Records supplied >>
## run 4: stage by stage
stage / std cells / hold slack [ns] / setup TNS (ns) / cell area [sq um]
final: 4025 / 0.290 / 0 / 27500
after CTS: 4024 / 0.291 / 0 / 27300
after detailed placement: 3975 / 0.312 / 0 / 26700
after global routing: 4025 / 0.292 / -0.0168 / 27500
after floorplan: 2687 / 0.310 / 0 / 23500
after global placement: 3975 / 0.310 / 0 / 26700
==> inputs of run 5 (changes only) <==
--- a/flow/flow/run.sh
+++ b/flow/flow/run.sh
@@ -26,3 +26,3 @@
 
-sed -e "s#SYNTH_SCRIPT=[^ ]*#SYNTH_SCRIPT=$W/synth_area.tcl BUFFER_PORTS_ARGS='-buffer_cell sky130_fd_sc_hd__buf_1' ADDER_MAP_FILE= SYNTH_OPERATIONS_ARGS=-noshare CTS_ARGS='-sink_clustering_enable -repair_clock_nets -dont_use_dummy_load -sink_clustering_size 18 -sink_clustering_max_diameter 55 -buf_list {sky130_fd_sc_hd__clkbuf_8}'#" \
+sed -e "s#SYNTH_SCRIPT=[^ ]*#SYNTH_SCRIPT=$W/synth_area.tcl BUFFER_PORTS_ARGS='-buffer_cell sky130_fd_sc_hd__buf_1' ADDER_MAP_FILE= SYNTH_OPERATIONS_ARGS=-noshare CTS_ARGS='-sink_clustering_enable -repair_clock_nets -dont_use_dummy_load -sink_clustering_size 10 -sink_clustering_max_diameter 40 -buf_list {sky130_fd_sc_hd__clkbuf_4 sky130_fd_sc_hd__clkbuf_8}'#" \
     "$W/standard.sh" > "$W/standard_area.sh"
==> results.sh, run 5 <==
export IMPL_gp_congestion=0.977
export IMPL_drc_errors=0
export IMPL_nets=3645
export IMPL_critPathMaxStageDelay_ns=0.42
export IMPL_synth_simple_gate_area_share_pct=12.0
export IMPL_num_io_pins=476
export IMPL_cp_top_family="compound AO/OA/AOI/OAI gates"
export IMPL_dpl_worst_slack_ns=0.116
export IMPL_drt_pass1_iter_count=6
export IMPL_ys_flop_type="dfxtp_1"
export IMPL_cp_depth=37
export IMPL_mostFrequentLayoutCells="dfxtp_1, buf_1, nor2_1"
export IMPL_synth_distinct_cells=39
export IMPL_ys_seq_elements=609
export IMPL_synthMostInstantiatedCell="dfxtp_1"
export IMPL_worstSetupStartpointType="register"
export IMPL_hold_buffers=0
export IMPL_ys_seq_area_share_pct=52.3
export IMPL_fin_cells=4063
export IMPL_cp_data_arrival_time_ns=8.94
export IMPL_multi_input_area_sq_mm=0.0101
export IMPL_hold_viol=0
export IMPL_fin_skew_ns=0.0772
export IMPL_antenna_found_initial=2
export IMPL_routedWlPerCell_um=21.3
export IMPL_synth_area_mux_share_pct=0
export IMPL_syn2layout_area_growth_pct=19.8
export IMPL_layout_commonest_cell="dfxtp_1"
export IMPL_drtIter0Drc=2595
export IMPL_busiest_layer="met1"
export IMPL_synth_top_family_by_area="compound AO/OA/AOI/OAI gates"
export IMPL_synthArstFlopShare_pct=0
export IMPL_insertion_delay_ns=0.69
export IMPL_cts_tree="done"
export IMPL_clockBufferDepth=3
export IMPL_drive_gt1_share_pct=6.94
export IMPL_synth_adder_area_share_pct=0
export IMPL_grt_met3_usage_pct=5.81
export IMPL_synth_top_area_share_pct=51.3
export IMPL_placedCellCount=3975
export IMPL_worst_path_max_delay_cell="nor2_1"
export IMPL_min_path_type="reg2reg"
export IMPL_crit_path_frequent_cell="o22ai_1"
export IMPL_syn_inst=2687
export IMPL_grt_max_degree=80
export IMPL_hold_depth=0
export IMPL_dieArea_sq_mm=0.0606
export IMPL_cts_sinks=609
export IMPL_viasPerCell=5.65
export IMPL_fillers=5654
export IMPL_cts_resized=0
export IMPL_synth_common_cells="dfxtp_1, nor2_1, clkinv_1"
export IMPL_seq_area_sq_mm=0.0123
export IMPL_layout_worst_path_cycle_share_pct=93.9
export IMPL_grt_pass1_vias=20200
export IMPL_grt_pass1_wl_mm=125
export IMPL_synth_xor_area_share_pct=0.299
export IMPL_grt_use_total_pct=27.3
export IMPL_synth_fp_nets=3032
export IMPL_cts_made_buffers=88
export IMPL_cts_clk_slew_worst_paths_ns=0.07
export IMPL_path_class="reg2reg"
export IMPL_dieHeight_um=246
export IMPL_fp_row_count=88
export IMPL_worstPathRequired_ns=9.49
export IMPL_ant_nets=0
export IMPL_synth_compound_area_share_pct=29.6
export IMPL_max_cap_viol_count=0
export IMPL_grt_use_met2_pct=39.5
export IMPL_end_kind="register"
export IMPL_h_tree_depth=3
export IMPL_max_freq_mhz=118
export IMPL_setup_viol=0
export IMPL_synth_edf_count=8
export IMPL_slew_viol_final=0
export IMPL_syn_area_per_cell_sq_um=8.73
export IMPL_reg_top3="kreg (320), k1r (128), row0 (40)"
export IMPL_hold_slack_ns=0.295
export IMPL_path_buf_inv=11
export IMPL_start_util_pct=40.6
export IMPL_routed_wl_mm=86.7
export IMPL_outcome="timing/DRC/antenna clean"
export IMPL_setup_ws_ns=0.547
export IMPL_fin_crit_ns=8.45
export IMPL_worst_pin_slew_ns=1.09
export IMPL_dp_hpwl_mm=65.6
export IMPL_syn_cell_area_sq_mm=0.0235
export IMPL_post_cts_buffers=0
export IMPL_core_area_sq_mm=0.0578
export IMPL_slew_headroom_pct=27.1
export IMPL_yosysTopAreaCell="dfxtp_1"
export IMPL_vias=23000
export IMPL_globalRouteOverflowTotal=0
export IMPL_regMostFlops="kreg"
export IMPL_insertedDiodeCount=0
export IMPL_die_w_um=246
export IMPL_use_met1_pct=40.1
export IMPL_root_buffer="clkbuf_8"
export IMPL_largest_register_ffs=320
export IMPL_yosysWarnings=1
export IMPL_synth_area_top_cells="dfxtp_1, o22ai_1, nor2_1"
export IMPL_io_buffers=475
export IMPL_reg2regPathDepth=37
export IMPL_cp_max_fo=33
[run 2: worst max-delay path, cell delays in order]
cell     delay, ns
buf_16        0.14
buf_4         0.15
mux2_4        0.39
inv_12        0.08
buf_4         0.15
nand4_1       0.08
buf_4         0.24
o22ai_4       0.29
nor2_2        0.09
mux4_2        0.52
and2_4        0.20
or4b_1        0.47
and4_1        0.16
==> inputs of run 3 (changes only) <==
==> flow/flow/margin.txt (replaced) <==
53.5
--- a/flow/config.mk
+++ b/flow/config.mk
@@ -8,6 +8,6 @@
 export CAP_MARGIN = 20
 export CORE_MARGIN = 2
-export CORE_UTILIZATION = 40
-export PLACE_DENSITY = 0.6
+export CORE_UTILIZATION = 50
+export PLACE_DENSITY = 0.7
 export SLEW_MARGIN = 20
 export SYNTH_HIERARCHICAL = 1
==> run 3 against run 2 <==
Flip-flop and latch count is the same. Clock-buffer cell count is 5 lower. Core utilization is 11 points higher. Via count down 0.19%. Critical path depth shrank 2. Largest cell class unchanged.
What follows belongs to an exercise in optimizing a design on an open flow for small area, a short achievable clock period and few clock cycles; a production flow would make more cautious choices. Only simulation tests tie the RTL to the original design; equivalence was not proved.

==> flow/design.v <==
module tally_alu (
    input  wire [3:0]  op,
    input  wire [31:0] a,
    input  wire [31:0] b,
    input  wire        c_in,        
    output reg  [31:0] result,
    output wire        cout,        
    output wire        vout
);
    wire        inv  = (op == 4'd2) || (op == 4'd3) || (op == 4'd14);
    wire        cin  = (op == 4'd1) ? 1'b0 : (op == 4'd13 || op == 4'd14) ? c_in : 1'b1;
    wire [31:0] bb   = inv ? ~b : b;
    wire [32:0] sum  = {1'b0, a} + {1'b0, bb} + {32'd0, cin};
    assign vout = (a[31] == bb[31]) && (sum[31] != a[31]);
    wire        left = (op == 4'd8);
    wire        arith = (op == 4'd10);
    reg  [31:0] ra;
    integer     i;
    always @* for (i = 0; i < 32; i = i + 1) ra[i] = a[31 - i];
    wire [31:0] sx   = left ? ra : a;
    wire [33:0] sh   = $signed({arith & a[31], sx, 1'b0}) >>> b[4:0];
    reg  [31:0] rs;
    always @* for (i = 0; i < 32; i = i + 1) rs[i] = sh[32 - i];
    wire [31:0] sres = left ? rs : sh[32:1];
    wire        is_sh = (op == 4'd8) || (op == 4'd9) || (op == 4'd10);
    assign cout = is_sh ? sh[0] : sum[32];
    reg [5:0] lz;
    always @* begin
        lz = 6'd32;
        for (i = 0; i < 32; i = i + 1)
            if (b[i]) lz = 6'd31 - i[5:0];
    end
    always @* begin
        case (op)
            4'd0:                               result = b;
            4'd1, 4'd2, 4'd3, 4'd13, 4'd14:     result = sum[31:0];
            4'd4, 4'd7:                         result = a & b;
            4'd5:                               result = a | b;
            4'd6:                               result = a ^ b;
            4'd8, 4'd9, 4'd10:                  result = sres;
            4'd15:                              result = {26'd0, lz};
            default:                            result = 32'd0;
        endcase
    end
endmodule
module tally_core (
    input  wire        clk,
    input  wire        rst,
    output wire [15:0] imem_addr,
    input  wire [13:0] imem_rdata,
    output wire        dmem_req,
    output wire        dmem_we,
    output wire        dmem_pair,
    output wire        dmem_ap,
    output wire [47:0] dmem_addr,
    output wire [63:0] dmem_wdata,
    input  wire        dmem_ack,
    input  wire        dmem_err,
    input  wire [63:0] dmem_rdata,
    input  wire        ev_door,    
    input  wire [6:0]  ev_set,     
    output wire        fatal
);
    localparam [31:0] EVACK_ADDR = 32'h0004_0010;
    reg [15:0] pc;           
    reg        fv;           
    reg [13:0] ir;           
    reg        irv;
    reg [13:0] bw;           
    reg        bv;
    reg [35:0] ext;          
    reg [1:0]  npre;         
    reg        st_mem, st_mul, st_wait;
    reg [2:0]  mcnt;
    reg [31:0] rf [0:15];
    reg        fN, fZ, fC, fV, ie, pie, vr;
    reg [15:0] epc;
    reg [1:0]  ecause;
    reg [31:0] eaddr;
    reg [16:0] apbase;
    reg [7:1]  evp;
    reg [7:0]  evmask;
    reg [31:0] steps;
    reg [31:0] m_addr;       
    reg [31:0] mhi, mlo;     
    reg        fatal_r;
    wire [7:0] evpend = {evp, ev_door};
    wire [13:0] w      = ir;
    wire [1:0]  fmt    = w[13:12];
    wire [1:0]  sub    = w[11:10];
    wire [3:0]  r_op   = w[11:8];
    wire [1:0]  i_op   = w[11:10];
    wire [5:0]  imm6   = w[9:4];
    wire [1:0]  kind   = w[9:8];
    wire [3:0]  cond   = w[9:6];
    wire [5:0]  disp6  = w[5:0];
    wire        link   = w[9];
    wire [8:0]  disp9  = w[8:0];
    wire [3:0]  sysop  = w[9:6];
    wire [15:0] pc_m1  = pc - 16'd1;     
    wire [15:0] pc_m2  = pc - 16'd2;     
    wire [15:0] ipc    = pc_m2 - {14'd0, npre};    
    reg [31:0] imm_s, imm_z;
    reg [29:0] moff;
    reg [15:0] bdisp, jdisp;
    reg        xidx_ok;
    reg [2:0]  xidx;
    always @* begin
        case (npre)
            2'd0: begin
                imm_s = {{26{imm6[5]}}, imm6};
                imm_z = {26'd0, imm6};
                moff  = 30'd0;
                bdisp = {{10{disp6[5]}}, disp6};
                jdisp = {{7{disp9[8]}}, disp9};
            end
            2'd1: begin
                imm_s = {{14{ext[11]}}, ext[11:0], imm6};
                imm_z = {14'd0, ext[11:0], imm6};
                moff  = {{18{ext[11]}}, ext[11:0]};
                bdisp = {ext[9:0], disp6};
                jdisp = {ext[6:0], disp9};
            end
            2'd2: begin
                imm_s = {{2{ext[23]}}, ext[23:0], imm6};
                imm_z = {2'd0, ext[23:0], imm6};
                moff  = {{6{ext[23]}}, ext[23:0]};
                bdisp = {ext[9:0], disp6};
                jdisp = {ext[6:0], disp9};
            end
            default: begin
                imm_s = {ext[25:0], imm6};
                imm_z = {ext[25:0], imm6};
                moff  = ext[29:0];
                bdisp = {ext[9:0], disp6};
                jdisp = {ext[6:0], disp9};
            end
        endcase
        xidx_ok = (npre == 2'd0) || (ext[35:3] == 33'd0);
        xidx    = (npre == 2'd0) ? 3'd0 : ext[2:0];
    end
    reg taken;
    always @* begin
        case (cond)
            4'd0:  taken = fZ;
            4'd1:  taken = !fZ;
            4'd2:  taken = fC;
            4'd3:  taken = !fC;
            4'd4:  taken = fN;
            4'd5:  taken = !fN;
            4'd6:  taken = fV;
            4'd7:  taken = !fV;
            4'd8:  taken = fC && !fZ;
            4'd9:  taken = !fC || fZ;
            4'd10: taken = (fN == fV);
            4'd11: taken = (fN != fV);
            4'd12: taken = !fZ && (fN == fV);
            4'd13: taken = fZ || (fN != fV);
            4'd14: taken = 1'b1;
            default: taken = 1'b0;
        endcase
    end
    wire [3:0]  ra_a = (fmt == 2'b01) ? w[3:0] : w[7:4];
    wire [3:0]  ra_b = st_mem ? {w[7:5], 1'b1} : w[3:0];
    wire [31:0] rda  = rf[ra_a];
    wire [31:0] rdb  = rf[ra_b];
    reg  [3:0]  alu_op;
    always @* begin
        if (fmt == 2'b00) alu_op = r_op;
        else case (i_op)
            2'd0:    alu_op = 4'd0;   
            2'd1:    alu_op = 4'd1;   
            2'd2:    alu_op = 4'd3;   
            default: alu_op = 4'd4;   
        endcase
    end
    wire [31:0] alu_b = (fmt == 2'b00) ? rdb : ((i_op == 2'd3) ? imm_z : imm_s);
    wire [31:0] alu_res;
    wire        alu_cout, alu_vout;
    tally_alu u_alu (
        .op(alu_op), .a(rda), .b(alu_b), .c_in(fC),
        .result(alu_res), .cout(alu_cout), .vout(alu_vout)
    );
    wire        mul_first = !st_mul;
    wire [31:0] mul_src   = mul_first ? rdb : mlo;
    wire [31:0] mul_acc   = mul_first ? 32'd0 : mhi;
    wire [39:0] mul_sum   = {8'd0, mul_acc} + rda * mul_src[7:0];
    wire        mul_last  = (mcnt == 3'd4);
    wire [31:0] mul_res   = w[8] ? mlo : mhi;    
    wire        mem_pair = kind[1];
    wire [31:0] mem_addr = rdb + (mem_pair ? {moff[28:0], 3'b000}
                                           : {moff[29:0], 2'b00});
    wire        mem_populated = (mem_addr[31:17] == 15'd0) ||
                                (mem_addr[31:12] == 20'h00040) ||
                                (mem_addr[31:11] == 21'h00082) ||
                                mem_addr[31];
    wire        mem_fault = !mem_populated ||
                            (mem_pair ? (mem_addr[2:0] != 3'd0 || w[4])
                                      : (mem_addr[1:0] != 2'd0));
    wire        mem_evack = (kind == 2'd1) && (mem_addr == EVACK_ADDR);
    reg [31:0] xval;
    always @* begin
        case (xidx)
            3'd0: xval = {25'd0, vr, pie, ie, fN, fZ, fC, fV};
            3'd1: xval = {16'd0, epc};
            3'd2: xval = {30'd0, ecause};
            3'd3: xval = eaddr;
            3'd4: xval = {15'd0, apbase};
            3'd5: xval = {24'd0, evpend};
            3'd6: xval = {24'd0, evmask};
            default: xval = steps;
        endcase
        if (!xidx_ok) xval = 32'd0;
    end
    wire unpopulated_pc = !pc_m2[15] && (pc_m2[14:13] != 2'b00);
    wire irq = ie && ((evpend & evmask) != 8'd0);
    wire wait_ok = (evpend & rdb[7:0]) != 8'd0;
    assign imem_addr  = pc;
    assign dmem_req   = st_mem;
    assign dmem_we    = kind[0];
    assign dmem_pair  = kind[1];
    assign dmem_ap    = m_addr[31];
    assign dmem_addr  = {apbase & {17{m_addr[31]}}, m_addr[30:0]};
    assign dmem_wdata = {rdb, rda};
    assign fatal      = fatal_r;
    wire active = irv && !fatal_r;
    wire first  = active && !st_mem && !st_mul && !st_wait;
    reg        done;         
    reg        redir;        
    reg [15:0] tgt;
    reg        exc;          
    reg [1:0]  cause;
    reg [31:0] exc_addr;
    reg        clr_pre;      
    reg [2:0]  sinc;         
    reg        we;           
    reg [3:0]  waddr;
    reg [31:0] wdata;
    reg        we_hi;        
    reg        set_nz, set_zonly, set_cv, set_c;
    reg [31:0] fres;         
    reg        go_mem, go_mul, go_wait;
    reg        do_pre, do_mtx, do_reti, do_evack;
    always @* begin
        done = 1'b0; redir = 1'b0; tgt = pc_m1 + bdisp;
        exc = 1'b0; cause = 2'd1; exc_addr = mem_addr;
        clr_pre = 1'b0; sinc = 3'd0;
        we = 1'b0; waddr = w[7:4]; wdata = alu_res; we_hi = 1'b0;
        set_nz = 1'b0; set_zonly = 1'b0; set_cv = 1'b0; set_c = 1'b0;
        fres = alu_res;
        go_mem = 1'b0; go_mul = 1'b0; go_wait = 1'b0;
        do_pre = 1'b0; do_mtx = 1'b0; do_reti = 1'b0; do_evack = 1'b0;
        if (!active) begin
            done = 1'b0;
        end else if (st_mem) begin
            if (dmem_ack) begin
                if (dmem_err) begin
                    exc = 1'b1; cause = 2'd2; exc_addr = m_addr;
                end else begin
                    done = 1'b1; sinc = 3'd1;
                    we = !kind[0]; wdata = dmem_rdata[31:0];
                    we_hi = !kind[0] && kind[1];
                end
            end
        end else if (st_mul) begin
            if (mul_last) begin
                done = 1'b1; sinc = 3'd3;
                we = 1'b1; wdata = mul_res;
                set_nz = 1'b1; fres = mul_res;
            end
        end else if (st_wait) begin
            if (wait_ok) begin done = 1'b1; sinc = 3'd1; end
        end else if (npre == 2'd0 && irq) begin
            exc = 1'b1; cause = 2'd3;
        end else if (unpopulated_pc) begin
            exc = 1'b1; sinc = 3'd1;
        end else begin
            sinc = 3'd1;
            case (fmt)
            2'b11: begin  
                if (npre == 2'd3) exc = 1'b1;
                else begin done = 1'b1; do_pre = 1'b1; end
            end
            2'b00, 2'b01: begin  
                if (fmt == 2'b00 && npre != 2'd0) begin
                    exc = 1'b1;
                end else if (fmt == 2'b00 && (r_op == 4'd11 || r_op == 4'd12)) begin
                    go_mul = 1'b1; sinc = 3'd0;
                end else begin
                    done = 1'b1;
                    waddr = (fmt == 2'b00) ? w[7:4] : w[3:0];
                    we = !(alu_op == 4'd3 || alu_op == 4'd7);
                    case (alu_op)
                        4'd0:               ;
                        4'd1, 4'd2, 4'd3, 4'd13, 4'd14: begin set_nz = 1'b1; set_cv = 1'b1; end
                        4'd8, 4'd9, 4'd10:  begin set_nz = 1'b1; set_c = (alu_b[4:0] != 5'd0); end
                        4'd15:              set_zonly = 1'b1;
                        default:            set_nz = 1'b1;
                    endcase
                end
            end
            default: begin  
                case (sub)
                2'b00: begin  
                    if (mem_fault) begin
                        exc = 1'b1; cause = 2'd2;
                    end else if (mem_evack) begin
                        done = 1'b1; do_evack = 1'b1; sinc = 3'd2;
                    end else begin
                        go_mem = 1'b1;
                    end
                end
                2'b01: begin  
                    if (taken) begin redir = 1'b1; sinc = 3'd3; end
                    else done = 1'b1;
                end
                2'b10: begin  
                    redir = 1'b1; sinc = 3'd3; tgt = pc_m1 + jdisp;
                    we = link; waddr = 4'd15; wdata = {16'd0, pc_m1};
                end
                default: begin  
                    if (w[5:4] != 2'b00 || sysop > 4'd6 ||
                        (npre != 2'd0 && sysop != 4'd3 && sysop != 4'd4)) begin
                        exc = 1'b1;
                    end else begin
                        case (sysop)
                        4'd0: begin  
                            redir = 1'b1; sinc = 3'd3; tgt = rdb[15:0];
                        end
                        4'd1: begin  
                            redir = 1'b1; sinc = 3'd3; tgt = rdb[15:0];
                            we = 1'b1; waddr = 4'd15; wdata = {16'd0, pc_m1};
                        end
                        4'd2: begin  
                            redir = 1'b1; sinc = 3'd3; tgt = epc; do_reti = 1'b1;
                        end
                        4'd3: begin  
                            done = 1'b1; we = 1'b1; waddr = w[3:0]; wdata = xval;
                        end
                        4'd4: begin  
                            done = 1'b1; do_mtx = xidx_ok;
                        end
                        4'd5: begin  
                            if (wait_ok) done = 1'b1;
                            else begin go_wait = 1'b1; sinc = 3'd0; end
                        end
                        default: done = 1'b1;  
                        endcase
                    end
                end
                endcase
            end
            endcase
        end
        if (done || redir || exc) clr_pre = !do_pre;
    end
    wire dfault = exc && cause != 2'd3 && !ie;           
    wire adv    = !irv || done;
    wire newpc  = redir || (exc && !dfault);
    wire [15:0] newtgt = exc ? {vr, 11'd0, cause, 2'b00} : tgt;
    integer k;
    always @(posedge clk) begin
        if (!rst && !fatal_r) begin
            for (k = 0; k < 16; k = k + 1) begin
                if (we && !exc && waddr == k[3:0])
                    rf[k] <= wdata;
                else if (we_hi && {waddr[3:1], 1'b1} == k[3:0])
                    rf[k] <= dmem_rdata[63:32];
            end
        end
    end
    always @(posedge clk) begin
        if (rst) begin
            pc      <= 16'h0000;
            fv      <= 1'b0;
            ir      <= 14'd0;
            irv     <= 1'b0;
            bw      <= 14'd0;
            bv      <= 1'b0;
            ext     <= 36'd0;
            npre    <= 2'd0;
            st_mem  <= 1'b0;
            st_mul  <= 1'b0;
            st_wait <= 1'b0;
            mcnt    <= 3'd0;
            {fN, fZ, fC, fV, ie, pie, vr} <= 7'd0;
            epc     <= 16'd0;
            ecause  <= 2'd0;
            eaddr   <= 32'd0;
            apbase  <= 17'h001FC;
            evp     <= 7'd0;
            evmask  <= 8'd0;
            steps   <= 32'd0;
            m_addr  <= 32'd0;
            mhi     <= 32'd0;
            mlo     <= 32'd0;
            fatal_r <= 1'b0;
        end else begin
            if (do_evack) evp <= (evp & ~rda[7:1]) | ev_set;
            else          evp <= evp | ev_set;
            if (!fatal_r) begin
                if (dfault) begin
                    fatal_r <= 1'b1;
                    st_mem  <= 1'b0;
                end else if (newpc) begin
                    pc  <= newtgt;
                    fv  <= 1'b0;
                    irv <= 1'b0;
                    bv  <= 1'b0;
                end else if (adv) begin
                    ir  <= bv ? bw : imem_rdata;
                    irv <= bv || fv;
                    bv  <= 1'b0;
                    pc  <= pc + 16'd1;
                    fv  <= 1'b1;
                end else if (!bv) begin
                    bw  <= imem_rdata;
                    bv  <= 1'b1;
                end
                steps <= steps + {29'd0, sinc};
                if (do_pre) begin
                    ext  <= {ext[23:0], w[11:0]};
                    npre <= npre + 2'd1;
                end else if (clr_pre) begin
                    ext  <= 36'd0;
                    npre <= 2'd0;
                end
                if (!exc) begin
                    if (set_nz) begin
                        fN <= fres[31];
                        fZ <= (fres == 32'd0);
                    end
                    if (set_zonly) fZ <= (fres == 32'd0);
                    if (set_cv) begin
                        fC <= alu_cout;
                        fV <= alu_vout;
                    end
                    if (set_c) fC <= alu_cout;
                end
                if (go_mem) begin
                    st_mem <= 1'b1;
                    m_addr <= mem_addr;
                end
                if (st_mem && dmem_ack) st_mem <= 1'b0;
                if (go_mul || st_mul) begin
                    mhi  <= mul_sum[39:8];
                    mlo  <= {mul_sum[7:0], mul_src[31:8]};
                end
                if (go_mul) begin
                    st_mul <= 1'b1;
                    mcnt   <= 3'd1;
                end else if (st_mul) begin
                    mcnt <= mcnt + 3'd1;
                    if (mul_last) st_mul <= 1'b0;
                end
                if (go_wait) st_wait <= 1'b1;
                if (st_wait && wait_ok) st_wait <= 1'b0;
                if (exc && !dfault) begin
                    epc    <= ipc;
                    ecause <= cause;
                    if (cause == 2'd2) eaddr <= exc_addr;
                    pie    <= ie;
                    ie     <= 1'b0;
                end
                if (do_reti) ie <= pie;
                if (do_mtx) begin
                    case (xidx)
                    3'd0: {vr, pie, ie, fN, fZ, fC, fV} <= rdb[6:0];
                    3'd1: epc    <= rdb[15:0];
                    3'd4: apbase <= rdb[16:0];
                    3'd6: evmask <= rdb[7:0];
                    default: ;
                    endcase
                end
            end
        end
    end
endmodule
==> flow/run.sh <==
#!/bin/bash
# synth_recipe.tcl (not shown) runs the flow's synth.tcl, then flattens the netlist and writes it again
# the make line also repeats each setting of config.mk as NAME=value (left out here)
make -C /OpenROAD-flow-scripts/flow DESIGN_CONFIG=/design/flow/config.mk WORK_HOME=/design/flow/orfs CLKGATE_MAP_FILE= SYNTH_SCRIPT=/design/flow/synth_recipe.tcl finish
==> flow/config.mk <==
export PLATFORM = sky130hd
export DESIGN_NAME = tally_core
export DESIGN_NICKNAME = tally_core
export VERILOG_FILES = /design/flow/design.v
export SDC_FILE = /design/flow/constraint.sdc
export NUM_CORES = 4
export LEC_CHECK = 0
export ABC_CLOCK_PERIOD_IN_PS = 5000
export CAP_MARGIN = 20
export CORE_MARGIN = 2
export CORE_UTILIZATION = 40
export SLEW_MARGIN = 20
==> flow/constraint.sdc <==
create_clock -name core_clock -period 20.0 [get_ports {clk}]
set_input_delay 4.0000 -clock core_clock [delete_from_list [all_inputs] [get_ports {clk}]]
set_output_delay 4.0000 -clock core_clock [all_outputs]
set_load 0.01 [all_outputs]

Exercise >>
Restate the records above verbatim up to and including the line containing "-dont_use_dummy_load -sink_clustering_size 18".

Your response >>
## run 4: stage by stage
stage / std cells / hold slack [ns] / setup TNS (ns) / cell area [sq um]
final: 4025 / 0.290 / 0 / 27500
after CTS: 4024 / 0.291 / 0 / 27300
after detailed placement: 3975 / 0.312 / 0 / 26700
after global routing: 4025 / 0.292 / -0.0168 / 27500
after floorplan: 2687 / 0.310 / 0 / 23500
after global placement: 3975 / 0.310 / 0 / 26700
==> inputs of run 5 (changes only) <==
--- a/flow/flow/run.sh
+++ b/flow/flow/run.sh
@@ -26,3 +26,3 @@
 
-sed -e "s#SYNTH_SCRIPT=[^ ]*#SYNTH_SCRIPT=$W/synth_area.tcl BUFFER_PORTS_ARGS='-buffer_cell sky130_fd_sc_hd__buf_1' ADDER_MAP_FILE= SYNTH_OPERATIONS_ARGS=-noshare CTS_ARGS='-sink_clustering_enable -repair_clock_nets -dont_use_dummy_load -sink_clustering_size 18 -sink_clustering_max_diameter 55 -buf_list {sky130_fd_sc_hd__clkbuf_8}'#" \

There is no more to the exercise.